Visualizing the effect of CO2 on caprock microstructures

In October 2018, the Intergovernmental Panel on Climate Change (IPCC) published an alarming report on the effects of a 1.5°C rise in global temperatures and called for the world to achieve carbon neutrality by 2050. One of the headline measures proposed in the report was to capture and store CO₂ emitted by human activities.

This approach, used in Norway for almost 30 years and adopted more recently by other countries including Canada, involves capturing CO₂ near production plants and other places where it’s emitted in dense concentrations, and then piping it directly into underground rock formations. Common locations include depleted rock reservoirs that once contained oil and gas, sub-ocean saltwater aquifers and coal seams – all of which offer long-lasting storage capability.

In the team of Prof. Lyesse Laloui (LMS), Eleni Stavropoulou is studying shales – a material whose distinctive properties make it part-rock, part-soil – to determine whether it makes a good candidate for caprock, a type of rock formation that sits above an underground reservoir and acts as a barrier, stopping CO₂ from migrating to the surface. Her research focuses in particular on how argillite behaves mechanically in the presence of CO₂. This behavior is key to reliable, long-term storage without the risk of leaks.

Scaling down to micro

Eleni Stavropoulou is turning to less destructive analysis methods as a way to avoid damaging samples in the lab and still produce conclusive findings. She plans to use X-ray tomography (a technique used in CT scanners) and 3D imaging to generate the first-ever in-situ images of changes in the structure of argillite in the presence of supercritical CO₂, the fluid state in which the compound exists underground.

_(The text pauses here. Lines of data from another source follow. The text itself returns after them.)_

$ cat config.mk
export PLATFORM = sky130hd
export DESIGN_NAME = bcdf_top
export DESIGN_NICKNAME = d
export VERILOG_FILES = /design/src/rtl/bcdf_pkg.sv /design/src/rtl/bcdf_reg_if.sv /design/src/rtl/bcdf_top.sv /design/src/rtl/bcdf_apb_slave.sv /design/src/rtl/bcdf_flag_bank.sv
export SDC_FILE = /design/constraint.sdc
export NUM_CORES = 1
export LEC_CHECK = 0
export BUFFER_PORTS_ARGS = -buffer_cell sky130_fd_sc_hd__buf_2
export CELL_PAD_IN_SITES_DETAIL_PLACEMENT = 1
export CELL_PAD_IN_SITES_GLOBAL_PLACEMENT = 2
export CORE_MARGIN = 2
export CORE_UTILIZATION = 27
export CTS_BUF_LIST = sky130_fd_sc_hd__clkbuf_8 sky130_fd_sc_hd__clkbuf_16
export DETAILED_ROUTE_END_ITERATION = 16
export PLACE_DENSITY_LB_ADDON = 0.15
export SYNTH_ARGS = -nofsm -noshare
export SYNTH_HDL_FRONTEND = slang
export SYNTH_SLANG_ARGS = --single-unit
$ cat constraint.sdc
create_clock -name clk_i -period 1.6 [get_ports clk_i]
set_input_delay 0.08 -clock clk_i [delete_from_list [all_inputs] [get_ports clk_i]]
set_output_delay 0.08 -clock clk_i [all_outputs]
set_load 0.05 [all_outputs]
$ cat src/rtl/bcdf_pkg.sv
// Constants shared by the balancing current diagnosis flag block.
// Assumes a 32-bit APB register bus and twelve balanced cells.
package bcdf_pkg;

	// ----------------------------------------------------------------
	// Sizes
	// ----------------------------------------------------------------
	localparam int CELLS = 12;
	localparam int REG_W = 16;
	localparam int DATA_W = 32;
	localparam int ADDR_W = 12;
	localparam int IDX_W = 8;

	// ----------------------------------------------------------------
	// Register indices (byte address is four times the index)
	// ----------------------------------------------------------------
	localparam logic [IDX_W-1:0] IDX_OC = 8'h33;
	localparam logic [IDX_W-1:0] IDX_UC = 8'h34;
	localparam logic [IDX_W-1:0] IDX_GEN = 8'h38;
	localparam logic [IDX_W-1:0] IDX_BAL = 8'h39;
	localparam logic [IDX_W-1:0] IDX_IRQ_STS = 8'h3a;
	localparam logic [IDX_W-1:0] IDX_IRQ_MSK = 8'h3b;

	// ----------------------------------------------------------------
	// Field positions and reset values
	// ----------------------------------------------------------------
	localparam int GEN_OC_BIT = 0;
	localparam int GEN_UC_BIT = 1;
	localparam int IRQ_OC_BIT = 0;
	localparam int IRQ_UC_BIT = 1;
	localparam int IRQ_W = 2;
	localparam logic [REG_W-1:0] RST_FLAGS = 16'h0000;
	localparam logic [CELLS-1:0] RST_BAL = 12'h000;
	localparam logic [IRQ_W-1:0] RST_IRQ = 2'h0;
	localparam logic [DATA_W-1:0] RST_RDATA = 32'h0000_0000;

	// Byte address of a register index
	function automatic logic [ADDR_W-1:0] addr_of(
		input logic [IDX_W-1:0] idx
	);
		addr_of = {2'h0, idx, 2'h0};
	endfunction

endpackage

$ cat src/rtl/bcdf_reg_if.sv
// Register access carrier between the APB slave and the register file.
// Assumes one clock; strobes are combinational within the cycle.
`timescale 1ns/1ns
interface bcdf_reg_if;
	import bcdf_pkg::*;

	// Request side
	logic wr;
	logic [IDX_W-1:0] idx;
	logic [DATA_W-1:0] wdata;
	// Answer side
	logic [DATA_W-1:0] rdata;
	logic hit;

	modport slave (output wr, idx, wdata, input rdata, hit);
	modport regs (input wr, idx, wdata, output rdata, hit);
endinterface

$ cat src/rtl/bcdf_top.sv
// Balancing current diagnosis flags: per-cell overcurrent and
// undercurrent flags, balancing gate, general diagnosis clear,
// interrupt. Assumes APB master and detectors on clk_i (10 MHz).
//
// Chosen here: register access over APB.
`timescale 1ns/1ns
module bcdf_top (
	// Clock and reset
	input wire logic clk_i,
	input wire logic srst_i,
	// APB
	input wire logic psel_i,
	input wire logic penable_i,
	input wire logic pwrite_i,
	input wire logic [bcdf_pkg::ADDR_W-1:0] paddr_i,
	input wire logic [bcdf_pkg::DATA_W-1:0] pwdata_i,
	output logic pready_o,
	output logic [bcdf_pkg::DATA_W-1:0] prdata_o,
	output logic pslverr_o,
	// Fault detectors, one bit per cell
	input wire logic [bcdf_pkg::CELLS-1:0] oc_detect_i,
	input wire logic [bcdf_pkg::CELLS-1:0] uc_detect_i,
	// Balancing switch enables and interrupt
	output logic [bcdf_pkg::CELLS-1:0] bal_en_o,
	output logic irq_o
);
	import bcdf_pkg::*;

	// ----------------------------------------------------------------
	// Declarations
	// ----------------------------------------------------------------
	bcdf_reg_if rf ();

	logic [CELLS-1:0] oc_flags;
	logic [CELLS-1:0] uc_flags;
	logic [CELLS-1:0] oc_clr;
	logic [CELLS-1:0] uc_clr;
	logic oc_rise;
	logic uc_rise;
	logic wr_oc, wr_uc, wr_gen, wr_bal, wr_sts, wr_msk;

	logic [CELLS-1:0] bal_en_q, bal_en_d;
	logic [CELLS-1:0] bal_out_q, bal_out_d;
	logic [IRQ_W-1:0] irq_sts_q, irq_sts_d;
	logic [IRQ_W-1:0] irq_msk_q, irq_msk_d;
	logic irq_q, irq_d;

	// ----------------------------------------------------------------
	// Bus slave
	// ----------------------------------------------------------------
	bcdf_apb_slave u_apb (
		.clk_i (clk_i),
		.srst_i (srst_i),
		.psel_i (psel_i),
		.penable_i (penable_i),
		.pwrite_i (pwrite_i),
		.paddr_i (paddr_i),
		.pwdata_i (pwdata_i),
		.pready_o (pready_o),
		.prdata_o (prdata_o),
		.pslverr_o (pslverr_o),
		.rf (rf.slave)
	);

	// ----------------------------------------------------------------
	// Write decode
	// ----------------------------------------------------------------
	// One strobe per register
	assign wr_oc = rf.wr & (rf.idx == IDX_OC);
	assign wr_uc = rf.wr & (rf.idx == IDX_UC);
	assign wr_gen = rf.wr & (rf.idx == IDX_GEN);
	assign wr_bal = rf.wr & (rf.idx == IDX_BAL);
	assign wr_sts = rf.wr & (rf.idx == IDX_IRQ_STS);
	assign wr_msk = rf.wr & (rf.idx == IDX_IRQ_MSK);

	// Clear masks from direct write or general diagnosis zero
	always_comb begin
		oc_clr = '0;
		uc_clr = '0;
		if (wr_oc) begin
			oc_clr = ~rf.wdata[CELLS-1:0];
		end
		if (wr_uc) begin
			uc_clr = ~rf.wdata[CELLS-1:0];
		end
		if (wr_gen & ~rf.wdata[GEN_OC_BIT]) begin
			oc_clr = '1;
		end
		if (wr_gen & ~rf.wdata[GEN_UC_BIT]) begin
			uc_clr = '1;
		end
	end

	// ----------------------------------------------------------------
	// Flag banks
	// ----------------------------------------------------------------
	// Overcurrent flags, bit n for cell n
	bcdf_flag_bank #(
		.N (CELLS)
	) u_oc (
		.clk_i (clk_i),
		.srst_i (srst_i),
		.det_i (oc_detect_i),
		.clr_i (oc_clr),
		.flags_o (oc_flags),
		.rise_o (oc_rise)
	);

	// Undercurrent flags, bit n for cell n
	bcdf_flag_bank #(
		.N (CELLS)
	) u_uc (
		.clk_i (clk_i),
		.srst_i (srst_i),
		.det_i (uc_detect_i),
		.clr_i (uc_clr),
		.flags_o (uc_flags),
		.rise_o (uc_rise)
	);

	// ----------------------------------------------------------------
	// Read mux
	// ----------------------------------------------------------------
	// Reserved and unused bits read zero
	always_comb begin
		rf.rdata = RST_RDATA;
		rf.hit = 1'b1;
		case (rf.idx)
			IDX_OC: begin
				rf.rdata[CELLS-1:0] = oc_flags;
			end
			IDX_UC: begin
				rf.rdata[CELLS-1:0] = uc_flags;
			end
			IDX_GEN: begin
				rf.rdata[GEN_OC_BIT] = |oc_flags;
				rf.rdata[GEN_UC_BIT] = |uc_flags;
			end
			IDX_BAL: begin
				rf.rdata[CELLS-1:0] = bal_en_q;
			end
			IDX_IRQ_STS: begin
				rf.rdata[IRQ_W-1:0] = irq_sts_q;
			end
			IDX_IRQ_MSK: begin
				rf.rdata[IRQ_W-1:0] = irq_msk_q;
			end
			default: begin
				rf.hit = 1'b0;
			end
		endcase
	end

	// ----------------------------------------------------------------
	// Control, balancing gate and interrupt
	// ----------------------------------------------------------------
	// Next values of software state and outputs
	always_comb begin
		bal_en_d = bal_en_q;
		irq_msk_d = irq_msk_q;
		irq_sts_d = irq_sts_q;
		if (wr_bal) begin
			bal_en_d = rf.wdata[CELLS-1:0];
		end
		if (wr_msk) begin
			irq_msk_d = rf.wdata[IRQ_W-1:0];
		end
		if (wr_sts) begin
			irq_sts_d = irq_sts_q & ~rf.wdata[IRQ_W-1:0];
		end
		// New fault event wins over a clear
		irq_sts_d[IRQ_OC_BIT] = irq_sts_d[IRQ_OC_BIT] | oc_rise;
		irq_sts_d[IRQ_UC_BIT] = irq_sts_d[IRQ_UC_BIT] | uc_rise;
		irq_d = |(irq_sts_d & irq_msk_d);
		// Faulted cell switched off, others untouched
		bal_out_d = bal_en_d
			& ~(oc_flags | uc_flags | oc_detect_i | uc_detect_i);
	end

	always_ff @(posedge clk_i) begin
		if (srst_i) begin
			bal_en_q <= RST_BAL;
			bal_out_q <= RST_BAL;
			irq_sts_q <= RST_IRQ;
			irq_msk_q <= RST_IRQ;
			irq_q <= 1'b0;
		end else begin
			bal_en_q <= bal_en_d;
			bal_out_q <= bal_out_d;
			irq_sts_q <= irq_sts_d;
			irq_msk_q <= irq_msk_d;
			irq_q <= irq_d;
		end
	end

	assign bal_en_o = bal_out_q;
	assign irq_o = irq_q;
endmodule

$ cat src/rtl/bcdf_apb_slave.sv
// APB slave: decodes word addresses, answers with one wait-free access.
// Assumes APB signals synchronous to clk_i; srst_i synchronous high.
`timescale 1ns/1ns
module bcdf_apb_slave (
	// Clock and reset
	input wire logic clk_i,
	input wire logic srst_i,
	// APB
	input wire logic psel_i,
	input wire logic penable_i,
	input wire logic pwrite_i,
	input wire logic [bcdf_pkg::ADDR_W-1:0] paddr_i,
	input wire logic [bcdf_pkg::DATA_W-1:0] pwdata_i,
	output logic pready_o,
	output logic [bcdf_pkg::DATA_W-1:0] prdata_o,
	output logic pslverr_o,
	// Register file
	bcdf_reg_if.slave rf
);
	import bcdf_pkg::*;

	logic setup;
	logic aligned;
	logic pready_q, pready_d;
	logic pslverr_q, pslverr_d;
	logic [DATA_W-1:0] prdata_q, prdata_d;

	// Decode and write strobe in the access phase
	assign setup = psel_i & ~penable_i;
	assign aligned = (paddr_i[1:0] == 2'h0)
		& (paddr_i[ADDR_W-1:ADDR_W-2] == 2'h0);
	assign rf.idx = paddr_i[IDX_W+1:2];
	assign rf.wdata = pwdata_i;
	assign rf.wr = psel_i & penable_i & pwrite_i & pready_q & aligned & rf.hit;

	// Answer prepared in setup, shown in access
	always_comb begin
		pready_d = setup;
		pslverr_d = setup & ~(aligned & rf.hit);
		prdata_d = RST_RDATA;
		if (setup & ~pwrite_i & aligned & rf.hit) begin
			prdata_d = rf.rdata;
		end
	end

	always_ff @(posedge clk_i) begin
		if (srst_i) begin
			pready_q <= 1'b0;
			pslverr_q <= 1'b0;
			prdata_q <= RST_RDATA;
		end else begin
			pready_q <= pready_d;
			pslverr_q <= pslverr_d;
			prdata_q <= prdata_d;
		end
	end

	assign pready_o = pready_q;
	assign pslverr_o = pslverr_q;
	assign prdata_o = prdata_q;
endmodule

Whereas research of this kind is normally conducted on samples measured in centimeters, Eleni Stavropoulou intends to analyze samples measuring no more than 5 millimeters across, subjecting them to the same thermal, hydrological, chemical and mechanical conditions found in underground reservoirs. “By scaling down to the micro level, we can produce higher-resolution images and observe slow-acting phenomena at work” explains Eleni Stavropoulou. “More important still, using non-destructive methods means we won’t alter samples from their initial state.”

The project has received a CHF 100,000 grant from the Swiss National Science Foundation’s (SNSF) Spark program, which supports the development of new scientific ideas and methods that “show unconventional thinking and introduce a unique approach”. Eleni Stavropoulou has 12 months to demonstrate the feasibility of her method.

If Eleni Stavropoulou’s experiments go to plan, her findings could support the research that’s being conducted on CO₂ storage and rock reservoirs at the Mont-Terri Rock Laboratory, based in the Jura Mountains.